Aphantaulax australis

Scientific classification
- Kingdom: Animalia
- Phylum: Arthropoda
- Subphylum: Chelicerata
- Class: Arachnida
- Order: Araneae
- Infraorder: Araneomorphae
- Family: Gnaphosidae
- Genus: Aphantaulax
- Species: A. australis
- Binomial name: Aphantaulax australis Simon, 1893

= Aphantaulax australis =

- Authority: Simon, 1893

Species of spider

Aphantaulax australis is a species of spider in the family Gnaphosidae. It is endemic to the Eastern Cape of South Africa.

==Distribution==
Aphantaulax australis is endemic to the Eastern Cape province of South Africa.
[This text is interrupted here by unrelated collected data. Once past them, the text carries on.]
## config.mk

```make
export PLATFORM = sky130hd
export DESIGN_NAME = msrv32_machine_control
export DESIGN_NICKNAME = d
export VERILOG_FILES = /design/src/rtl/msrv32_machine_control.sv
export SDC_FILE = /design/constraint.sdc
export NUM_CORES = 1
export LEC_CHECK = 0
export BUFFER_PORTS_ARGS = -buffer_cell sky130_fd_sc_hd__clkbuf_2
export CORE_MARGIN = 4
export CORE_UTILIZATION = 41
export DETAILED_ROUTE_END_ITERATION = 6
export HOLD_SLACK_MARGIN = 0.1
export PLACE_DENSITY = 0.81
export REMOVE_ABC_BUFFERS = 1
export SETUP_SLACK_MARGIN = 0.2
export SLEW_MARGIN = 20
export SYNTH_ARGS = -nofsm -noshare
export SYNTH_HDL_FRONTEND = slang
export SYNTH_SLANG_ARGS = --single-unit
```

## constraint.sdc

```tcl
create_clock -name clk_in -period 3.6 [get_ports clk_in]
set_clock_uncertainty 0.05 [all_clocks]
set_input_delay 0.54 -clock clk_in [delete_from_list [all_inputs] [get_ports clk_in]]
set_output_delay 0.54 -clock clk_in [all_outputs]
set_load 0.01 [all_outputs]
```

## src/rtl/msrv32_machine_control.sv

```systemverilog
// Machine-mode trap/return controller: decodes ECALL/EBREAK/MRET, prioritises
// exceptions over enabled interrupts, and drives PC select, flush and CSR strobes.
module msrv32_machine_control (
  input  logic       clk_in,
  input  logic       rst_n_in,
  input  logic       illegal_instr_in,
  input  logic       misaligned_load_in,
  input  logic       misaligned_store_in,
  input  logic       misaligned_instr_in,
  input  logic [4:0] opcode_6_to_2_in,
  input  logic [2:0] funct3_in,
  input  logic [6:0] funct7_in,
  input  logic [4:0] rs2_addr_in,
  input  logic       mie_in,
  input  logic       meie_in,
  input  logic       mtie_in,
  input  logic       msie_in,
  input  logic       meip_in,
  input  logic       mtip_in,
  input  logic       msip_in,
  output logic [1:0] pc_src_out,
  output logic       flush_out,
  output logic       trap_taken_out,
  output logic       i_or_e_out,
  output logic [3:0] cause_out,
  output logic       set_cause_out,
  output logic       set_epc_out,
  output logic       mie_clear_out,
  output logic       mie_set_out,
  output logic       instret_inc_out
);

  typedef enum logic [1:0] {
    RESET       = 2'b00,
    OPERATING   = 2'b01,
    TRAP_TAKEN  = 2'b10,
    TRAP_RETURN = 2'b11
  } state_t;

  state_t     state, state_nxt, state_tgt;
  logic       is_system, is_ecall, is_ebreak, is_mret;
  logic       exc_pend, irq_pend;
  logic [3:0] cause_nxt;

  always_comb begin
    is_system = (opcode_6_to_2_in == 5'b11100) && (funct3_in == 3'b000);
    is_ecall  = is_system && (funct7_in == 7'b0000000) && (rs2_addr_in == 5'd0);
    is_ebreak = is_system && (funct7_in == 7'b0000000) && (rs2_addr_in == 5'd1);
    is_mret   = is_system && (funct7_in == 7'b0011000) && (rs2_addr_in == 5'd2);
    exc_pend  = misaligned_instr_in | illegal_instr_in | is_ecall | is_ebreak |
                misaligned_load_in | misaligned_store_in;
    irq_pend  = mie_in & ((meie_in & meip_in) | (msie_in & msip_in) | (mtie_in & mtip_in));

    // Exceptions first, then interrupts; each list is in descending priority.
    cause_nxt = 4'd0;
    if (misaligned_instr_in)         cause_nxt = 4'd0;
    else if (illegal_instr_in)       cause_nxt = 4'd2;
    else if (is_ebreak)              cause_nxt = 4'd3;
    else if (is_ecall)               cause_nxt = 4'd11;
    else if (misaligned_load_in)     cause_nxt = 4'd4;
    else if (misaligned_store_in)    cause_nxt = 4'd6;
    else if (meie_in & meip_in)      cause_nxt = 4'd11;
    else if (msie_in & msip_in)      cause_nxt = 4'd3;
    else if (mtie_in & mtip_in)      cause_nxt = 4'd7;

    state_nxt = OPERATING;
    case (state)
      OPERATING: begin
        if (exc_pend || irq_pend) state_nxt = TRAP_TAKEN;
        else if (is_mret)         state_nxt = TRAP_RETURN;
        else                      state_nxt = OPERATING;
      end
      default: state_nxt = OPERATING;
    endcase

    state_tgt = rst_n_in ? state_nxt : RESET;
  end

  // Outputs are registered from the state being entered, so they track state exactly.
  always_ff @(posedge clk_in) begin
    if (!rst_n_in) begin
      state      <= RESET;
      cause_out  <= 4'd0;
      i_or_e_out <= 1'b0;
    end else begin
      state <= state_nxt;
      if (state == OPERATING && state_nxt == TRAP_TAKEN) begin
        cause_out  <= cause_nxt;
        i_or_e_out <= ~exc_pend;
      end
    end

    pc_src_out      <= state_tgt;
    flush_out       <= 1'b1;
    trap_taken_out  <= 1'b0;
    set_cause_out   <= 1'b0;
    set_epc_out     <= 1'b0;
    mie_clear_out   <= 1'b0;
    mie_set_out     <= 1'b0;
    instret_inc_out <= 1'b0;
    case (state_tgt)
      OPERATING: begin
        flush_out       <= 1'b0;
        instret_inc_out <= 1'b1;
      end
      TRAP_TAKEN: begin
        trap_taken_out <= 1'b1;
        set_cause_out  <= 1'b1;
        set_epc_out    <= 1'b1;
        mie_clear_out  <= 1'b1;
      end
      TRAP_RETURN: mie_set_out <= 1'b1;
      default: ;
    endcase
  end

endmodule

```

* Word-level counts from Yosys, hierarchy flattened *
Cells that the tools add are included.

word-level totals
  bits in latches = 0
  RAM bits = 0
  memories kept = 0
  bits in read-only memories = 0
  bits in registers = 11

operators by class
  shift operators = 0
  $mul = 0
  $add $sub $neg = 0
  bitwise gates (word level) = 12
  divide/modulo/power cells = 0
  magnitude comparators = 0
  equal/unequal tests = 9
  muxes and demuxes = 17
  reduce and logical (&&, ||, !) cells = 11

operator list
  operator                                                          number
  4-bit 2-to-1 mux                                                  7
  2-bit 2-to-1 mux                                                  4
  7-bit by 5-bit == test with 1-bit output (second input constant)  1
  1-bit logical AND                                                 7
  7-bit logical NOT                                                 1
  1-bit OR                                                          7
  2-bit == test (second input constant)                             3
  3-bit 2-to-1 mux                                                  2
  5-bit by 1-bit == test with 1-bit output (second input constant)  1
  5-bit by 2-bit == test with 1-bit output (second input constant)  1
  5-bit == test (second input constant)                             1
  5-bit logical NOT                                                 1
  1-bit AND                                                         4
  2-bit by 1-bit == test with 1-bit output (second input constant)  2
  1-bit 2-to-1 mux                                                  4
  3-bit logical NOT                                                 1
  1-bit logical OR                                                  1
  1-bit NOT                                                         1

* Logic depth before layout (Yosys ltp) *
Gate-level depths: netlist of the first run.

  depth after elaboration = 14
  mapped depth = 6
  depth with buffers taken out = 5

* Worst setup path before layout of the first run *
Ideal clock, no wire load.

  path type = input -> register
  start point = input port funct7_in[5]
  end point = register cause_out[1]
  slack = 1982 ps
  data required time = 3427 ps
  arrival = 1445 ps
  library setup time = 123 ps
  stages on the path = 5
  path buffers = 0
  path through = nor4_2 > nand4_2 > nor2_2 > o21ba_4 > o32ai_1

between the ends
  word-level cells in the longest chain between the ends = 12

RTL lines
  what                   RTL line  RTL
  start, declared        12        input logic [6:0] funct7_in,
  7-bit logical NOT      47, 48
  1-bit logical AND      47, 48
  1-bit logical AND      47        is_ecall = is_system && (funct7_in == 7'b0000000) && (rs2_addr_in == 5'd0);
  1-bit OR (3 in a row)  50        exc_pend = misaligned_instr_in | illegal_instr_in | is_ecall | is_ebreak |
  1-bit OR               51        misaligned_load_in | misaligned_store_in;
  1-bit logical OR       69        if (exc_pend || irq_pend) state_nxt = TRAP_TAKEN;
  2-bit 2-to-1 mux       69
  2-bit 2-to-1 mux       67        case (state)
  2-bit == test          87        if (state == OPERATING && state_nxt == TRAP_TAKEN) begin
  1-bit logical AND      87
  end signal, assigned   88        cause_out <= cause_nxt;
  end, declared          25        output logic [3:0] cause_out,

Several ways; a longest one is shown, not always the timed one.
A chain may end at the register's enable or synchronous reset.

* Final worst setup path of the first run *
  start point = input port meie_in
  end point = register cause_out[1]

between the ends
  word-level cells in the longest chain between the ends = 9

RTL lines
  what                   RTL line  RTL
  start, declared        15        input logic meie_in,
  1-bit AND *            52, 62
  1-bit OR (2 in a row)  52        irq_pend = mie_in & ((meie_in & meip_in) | (msie_in & msip_in) | (mtie_in & mtip_in));
  1-bit AND              52
  1-bit logical OR       69
  2-bit 2-to-1 mux       69
  2-bit 2-to-1 mux       67
  2-bit == test          87
  1-bit logical AND      87

Every way passes the cells marked *; elsewhere a longest branch is shown, timed or not.

==> flow_summary.toml, run 1 <==
[timing]
fin_ws_ps = 2015
fmax_mhz = 630.8
setup-violations-final = 0
slew_headroom_pct = 67.98
final-max-slew-violation-count = 0
fin_crit_ps = 1585
finalHoldViolCount = 0
fin_tns_setup_ps = 0
worstMarginPinSlew_ps = 480.4
post-route-period-util_pct = 44.04
rsz0062_at_grt = "no"

[power_and_ir_drop]
p_leak_nw = 0.4347
swShare_pct = 26.17
ir_worst_vdd_mv = 0.2076
p_clk_share_pct = 29.3
power_density_nw_per_um2 = 311.0
seqPwrFrac_pct = 48.3
switching_power_w = 0.00007148
combPwrFrac_pct = 22.4
internal_power_w = 0.0002017

[synthesis]
synthTopCellsByCount = "dfxtp_1 (11), nor2_1 (8), nand2_1 (5)"
synth_cell_types = 33
syn_avg_cell_area_um2 = 9.175
muxShareOfSynthArea_pct = 1.581
synth_edf_count = 0
synth_area_um2 = 633.1
ys_warn_count = 0
syn_inst = 69
synth_top_family_by_area = "simple AND/OR/NAND/NOR gates"
synth-xor-area-share_pct = 0
synth_top_area_cell = "dfxtp_1"
ys_seq_area_share_pct = 34.78
synthTopCellsByArea = "dfxtp_1 (35%), buf_4 (4.7%), nor2_1 (4.7%)"
synth_compound_area_share_pct = 21.74
yosysMostFrequentCell = "dfxtp_1"
ys_async_sr_fraction_pct = 0
synth_top_area_share_pct = 34.78
synthSimpleGateAreaFrac_pct = 35.38
yosys.area_share.adder_pct = 0
yosys_register_bits = 11
synth_ff_type = "dfxtp_1"

[setup_path]
cp_top_family = "compound AO/OA/AOI/OAI gates"
critPathKind = "input pin to flip-flop"
startpoint_type = "input pin"
cp_data_arrival_time_ps = 1710
worst-path-buf-inv = 1
crit_fanout = 6
critPathRequiredTime_ps = 3720
max_stage_delay_ps = 490
worstPathCellList = "clkbuf_2 -> a222oi_1 -> o21ai_2 -> o21ba_4 -> o32ai_1"
critPathSlowestCell = "a222oi_1"
end_kind = "flip-flop"

[global_routing]
overflow = 0
grt_pass1_vias = 702
antenna_found_initial = 0
grt_use_total_pct = 17.34
grt_max_degree = 10
grt_pass1_wl_mm = 2.732

[die]
die_h_um = 47.30
rows = 13
ios = 47
core-area_um2 = 1383
start_util_pct = 45.79
die-area_um2 = 2237
die_w_um = 47.30

[clock_tree]
ctsResizeCount = 0
path_clk_slew_ps = 60
clock-sinks = 11
cts_buffers = 3
cts_max_path_buffers = 2
postCtsHoldBufs = 0
clk_latency_ps = 260
cts_setup_buffers = 0
h-tree-depth = 1
cts_root_buffer = "clkbuf_4"
cts_tree = "done"

[status]
outcome = "finished, final reports clean"

[route]
first_pass_iters = 4
wirelength_mm = 1.697
vias = 712
viasPerCell = 5.477
drt_iter0_markers = 15
drc = 0
ant_nets = 0
wire_per_inst_um = 13.05

[layout]
antenna-diode-count = 0
syn2layout_area_growth_pct = 38.74
nNetsFinal = 149
drive_gt1_share_pct = 53.04
n_fill_cell = 121

[placement]
portBuffers = 46
gp_congestion = 0.8796
post-place-ws_ps = 1735
hpwlAfterDp_mm = 1.496

[hold_path]
holdCritPathClass = "flip-flop to flip-flop"

[job]
maxCapViolCount = 0
## routing by layer
metal  track usage [%]  vias to the layer above  routed length (µm)
li1                  -                      353                   -
met3             6.130                        4                 119
met4             6.077                        0                  23
met2             29.68                       35                 888
met1             19.72                      320                 665
met5                 0                        -                   0
## worst min-delay path, delay by kind of cell, from the launching register on
kind / cells / cell delay, ps
compound gates: 1 / 50
flops: 1 / 320
simple gates: 1 / 70
## final cells by class
class / instances / area, µm² / area share [%]
flip-flops and latches: 11 / 220.2 / 25.07
inverters: 3 / 11.26 / 1.282
multi-input cells: 51 / 371.6 / 42.31
clock buffers: 4 / 26.28 / 2.991
well taps: 15 / 18.77 / 2.137
repair buffers: 46 / 230.2 / 26.21
## sequential cells by signal, summed over array words and instances (netlist names)
register and count:
i_or_e_out 1, state 2, mie_clear_out 1, flush_out 1
instret_inc_out 1, mie_set_out 1, cause_out 4
## path summary, 6_finish.rpt
check / start / to / slack [ps] / cells past startpoint
setup reg to reg: state[0] / cause_out[3] / 2150 / 5
hold reg to reg: cause_out[2] / cause_out[2] / 420 / 2
hold / removal: cause_out[2] / cause_out[2] / 420 / 2
setup / recovery: meie_in / cause_out[1] / 2010 / 5
## stage by stage
| step | hold WS, ps | total power (W) | cell area (µm²) | utilization [%] | cells |
|---|---|---|---|---|---|
| after floorplan | 433.3 | 0.0001614 | 603.1 | - | 65 |
| after global placement | 412.6 | 0.0001948 | 852.1 | 61.63 | 126 |
| after detailed placement | 420.0 | 0.0001959 | 852.1 | 61.63 | 126 |
| after CTS | 432.8 | 0.0002769 | 878.3 | 63.53 | 130 |
| after global routing | 457.8 | 0.0002912 | 878.3 | 63.53 | 130 |
| final | 424.4 | 0.0002731 | 878.3 | 63.53 | 130 |
## power groups by stage
stage / registers (W) / logic [W] / clock network [W]
global placement: 0.000134 / 0.0000603 / 0
CTS: 0.000132 / 0.0000615 / 0.0000835
global route: 0.000133 / 0.0000678 / 0.0000908
detailed placement: 0.000135 / 0.0000613 / 0
finish: 0.000132 / 0.0000612 / 0.0000801
floorplan: 0.000139 / 0.0000228 / 0
## placed cells by master (no fill, tap or decap), types with 2 or more instances in the layout
cell type,synthesis,final
o21ai_1,2,2
dfxtp_1,11,11
a21oi_1,3,3
nor4_1,4,4
nor2_1,8,8
o21ai_0,2,2
o21ai_2,2,2
nor4_2,2,2
clkbuf_4,0,3
nand2_1,5,5
o21a_1,2,2
inv_1,3,3
clkbuf_2,0,46
## cell families after synthesis
logic type	Yosys count
AND/OR/NAND/NOR	32
AO/OA/AOI/OAI	18
flip-flops	11
buffers and inverters	7
multiplexers	1
Power figures use the tool's default switching activity.
==> inputs of run 2 (changes only) <==
CORE_ASPECT_RATIO = 1.25   (was default)
CORE_UTILIZATION = 38   (was 41)
PLACE_DENSITY = 0.76   (was 0.81)
clock period = 1.5 ns   (was 3.6 ns; I/O delays follow)
==> flow_summary.toml, run 2 (synthesis gave the netlist of run 1 again) <==
[status]
outcome = "finished, final reports clean"

[route]
drc = 0
first_pass_iters = 5
ant_nets = 0
wire_per_inst_um = 13.77
drt_iter0_markers = 26
viasPerCell = 5.270
wirelength_mm = 1.941
vias = 743

[global_routing]
grt_pass1_wl_mm = 2.856
grt_use_total_pct = 16.12
grt_max_degree = 9
overflow = 0
grt_pass1_vias = 738
antenna_found_initial = 0

[clock_tree]
path_clk_slew_ps = 70
clock-sinks = 11
clk_latency_ps = 260
postCtsHoldBufs = 0
h-tree-depth = 1
cts_tree = "done"
cts_buffers = 3
cts_max_path_buffers = 2
cts_root_buffer = "clkbuf_4"

[timing]
fmax_mhz = 733.5
post-route-period-util_pct = 90.89
setup-violations-final = 0
slew_headroom_pct = 79.05
worstMarginPinSlew_ps = 314.3
final-max-slew-violation-count = 0
rsz0062_at_grt = "yes"
finalHoldViolCount = 0
fin_crit_ps = 1363

[setup_path]
critPathKind = "flip-flop to flip-flop"
crit_fanout = 4
cp_data_arrival_time_ps = 1510
critPathRequiredTime_ps = 1640
reg2reg_depth = 5
reg2reg_from = "state[1]"
ff2ff_setup_slack_ps = 140
end_kind = "flip-flop"
startpoint_type = "flip-flop"
crit_start = "state[1]"

[placement]
place_inst = 133
gp_congestion = 0.7492
placed_cell_area_um2 = 885.9
hpwlAfterDp_mm = 1.521
portBuffers = 46

[die]
rows = 16
die_w_um = 44.51
start_util_pct = 40.03
die_h_um = 53.64
die-area_um2 = 2387
core-area_um2 = 1582
ios = 47

[layout]
syn2layout_area_growth_pct = 57.91
n_fill_cell = 145
top_register = "cause_out"
antenna-diode-count = 0
layoutNonFillerInstCount = 141
final_cell_mix = "clkbuf_2 (46), dfxtp_1 (9), nor2_1 (8), buf_4 (8), nand2_1 (5)"
drive_gt1_share_pct = 58.54
largest_register_ffs = 4
design_area_um2 = 999.7
nNetsFinal = 157
final_common_cell = "clkbuf_2"
reg.largest.list = "cause_out (4), state (2)"

[job]
maxCapViolCount = 0

[power_and_ir_drop]
p_leak_nw = 0.4907
switching_power_w = 0.0001934
internal_power_w = 0.0004975
seqPwrFrac_pct = 46.0
combPwrFrac_pct = 25.2
p_clk_share_pct = 28.8
swShare_pct = 27.99
finalPower_w = 0.0006909
ir_worst_vdd_mv = 0.4705
power_density_nw_per_um2 = 691.1

[hold_path]
hold_start = "misaligned_instr_in"
holdCritPathClass = "input pin to flip-flop"
hold_depth = 2
run 2: metal layers:
metal | vias up | global-route usage (%) | routed length [µm]
met5 | - | 0 | 0
met4 | 0 | 6.030 | 12
met3 | 2 | 2.676 | 193
met2 | 40 | 32.30 | 1088
met1 | 337 | 15.93 | 646
li1 | 364 | - | -
run 2: power groups by stage:
stage,Sequential [W],Combinational (W),Clock (W)
6_report,0.000318,0.000174,0.000199
5_1_grt,0.000320,0.000189,0.000219
4_1_cts,0.000317,0.000161,0.000202
3_5_place_dp,0.000324,0.000156,0
3_3_place_gp,0.000323,0.000153,0
2_1_floorplan,0.000333,0.0000546,0
run 2: repair_timing:
item / CTS / global route
buffers inserted: 1 / 3
cloned: 0 / 0
setup endpoints to repair: 4 / 7
pin swaps: 1 / 3
gates resized for setup: 4 / 5
run 2: critical path, cell delays in order (launching register included):
cell      delay (ps)
dfxtp_2          330
nand3b_4         150
or3_4            370
nor4_4           150
mux2i_1          120
o21ai_1          130
run 2: area by class of cell:
class,count,area (µm²),area share (%)
clock buffers,4,26.28,2.628
inverters,3,11.26,1.126
multi-input cells,51,426.7,42.68
flip-flops and latches,11,222.7,22.28
well taps,18,22.52,2.253
repair buffers,54,290.3,29.04
run 2: final timing paths:
check | end
setup / recovery | cause_out[3]
hold reg to reg | cause_out[2]
setup reg to reg | cause_out[3]
hold / removal | cause_out[1]
run 2: stage by stage:
stage / setup slack [ps] / TNS, ps / hold WS [ps] / util [%]
2_1_floorplan: 133.5 / 0 / 251.2 / -
3_3_place_gp: -1.756 / -1.756 / 402.7 / 56.01
3_5_place_dp: -139.5 / -443.7 / 406.8 / 56.01
4_1_cts: 132.8 / 0 / 163.0 / 59.49
5_1_grt: 72.84 / 0 / 179.2 / 63.21
6_report: 136.7 / 0 / 171.7 / 63.21
==> inputs of run 3 (changes only) <==
REMOVE_ABC_BUFFERS = default   (was 1)
==> flow_summary.toml, run 3 (synthesis gave the netlist of run 1 again) <==
[status]
outcome = "finished, final reports clean"

[timing]
final-max-slew-violation-count = 0
slew_headroom_pct = 80.21
fin_crit_ps = 1307
rsz0062_at_grt = "yes"
fin_tns_setup_ps = 0
fmax_mhz = 765.4
worstMarginPinSlew_ps = 296.8
post-route-period-util_pct = 87.10
setup-violations-final = 0
finalHoldViolCount = 0

[clock_tree]
cts_root_buffer = "clkbuf_4"
postCtsHoldBufs = 0
cts_max_path_buffers = 2
cts_tree = "done"
clk_latency_ps = 260
path_clk_slew_ps = 80
cts_buffers = 3
h-tree-depth = 1
clock-sinks = 11

[route]
ant_nets = 0
wirelength_mm = 1.828
wire_per_inst_um = 12.87
first_pass_iters = 5
drc = 0
drt_iter0_markers = 25
vias = 731
viasPerCell = 5.148

[die]
die_h_um = 53.64
start_util_pct = 40.03
die-area_um2 = 2387
core-area_um2 = 1582
die_w_um = 44.51
rows = 16
ios = 47

[setup_path]
cp_data_arrival_time_ps = 1460
max_stage_delay_ps = 370
crit_fanout = 4
startpoint_type = "flip-flop"
end_kind = "flip-flop"
critPathRequiredTime_ps = 1650
worstPathCellList = "nand3b_4 -> or3_4 -> a211o_1 -> o21ai_2"
critPathSlowestCell = "or3_4"
critPathKind = "flip-flop to flip-flop"

[global_routing]
grt_pass1_wl_mm = 2.822
overflow = 0
grt_use_total_pct = 16.33
grt_pass1_vias = 717
globalRouteMet1Util_pct = 14.95
antenna_found_initial = 0
grt.busiest_layer = "met2"
gr-usage-met3_pct = 3.010
grt_max_degree = 9
use_met2_pct = 32.54

[power_and_ir_drop]
power_density_nw_per_um2 = 705.1
p_leak_nw = 0.4825
finalPower_w = 0.0006899
ir_worst_vdd_mv = 0.6389

[layout]
ff_latch_area_um2 = 222.7
largest_register_ffs = 4
final_cell_mix = "clkbuf_2 (46), dfxtp_1 (9), buf_4 (9)"
n_fill_cell = 142
syn2layout_area_growth_pct = 54.55
reg.largest.list = "cause_out (4), state (2)"
nNetsFinal = 158
fin_util_pct = 61.87
design_area_um2 = 978.4
drive_gt1_share_pct = 59.68
antenna-diode-count = 0
top_register = "cause_out"
multiInputGateArea_um2 = 397.9
final_common_cell = "clkbuf_2"

[placement]
portBuffers = 46
hpwlAfterDp_mm = 1.512
placed_cell_area_um2 = 899.6
gp_congestion = 0.9106

[synthesis]
syn-num-nets = 102

[job]
maxCapViolCount = 0

[hold_path]
holdCritPathClass = "input pin to flip-flop"
[run 3: final timing paths]
check / from / end / slack (ps) / depth (start not counted)
max: state[1] / cause_out[2] / 190 / 4
min: misaligned_instr_in / cause_out[1] / 140 / 2
max reg2reg: state[1] / cause_out[2] / 190 / 4
min reg2reg: cause_out[1] / cause_out[1] / 430 / 2
[run 3: repair_timing]
action	CTS	global route
endpoints found under the setup margin	2	6
resized for setup	4	1
buffers inserted	2	2
pin swaps	0	2
[run 3: final cells by class]
class | instances | share of cell area, %
inverters | 3 | 1.151
clock buffers | 4 | 2.685
repair buffers | 55 | 30.43
multi-input cells | 51 | 40.67
flip-flops and latches | 11 | 22.76
well taps | 18 | 2.302
[run 3: routing by layer]
metal / wire length [µm] / part of all wire [%]
met1: 648 / 35
met2: 1011 / 55
met3: 134 / 7.3
met4: 32 / 1.8
met5: 0 / 0
[run 3: metrics by stage]
step / hold slack [ps] / cells / setup WS (ps)
after global routing: 155.5 / 142 / 143.4
after global placement: 419.2 / 134 / 68.47
final: 142.6 / 142 / 193.5
after CTS: 143.1 / 140 / 184.1
after detailed placement: 421.2 / 134 / 5.240
after floorplan: 292.9 / 69 / 173.7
It has been recorded from Port Elizabeth and Addo Elephant National Park.

==Habitat and ecology==
The species is a free-living plant dweller sampled from the Thicket biome at 7 m above sea level.

==Description==

The carapace is blackish, furnished above with broad median band of long whitish hairs. The abdomen is oblong, rounded anteriorly, posteriorly obtusely truncate with dorsal surface black and shiny. It is furnished anteriorly with large spots, and near middle on each side with transversely elongate spots, and posteriorly above spinnerets with a transversely elongate spot, all ornamented with white hairs. The tarsi and metatarsi of anterior pair of legs are sparsely scopulate. Total length is 5 mm.

==Conservation==
Aphantaulax australis is listed as Data Deficient for taxonomic reasons. The species is protected in the Addo Elephant National Park. More sampling is needed to collect females and determine the species' range.

==Taxonomy==
The species was originally described by Eugène Simon in 1893 from Port Elizabeth. It has not been revised and is known only from males.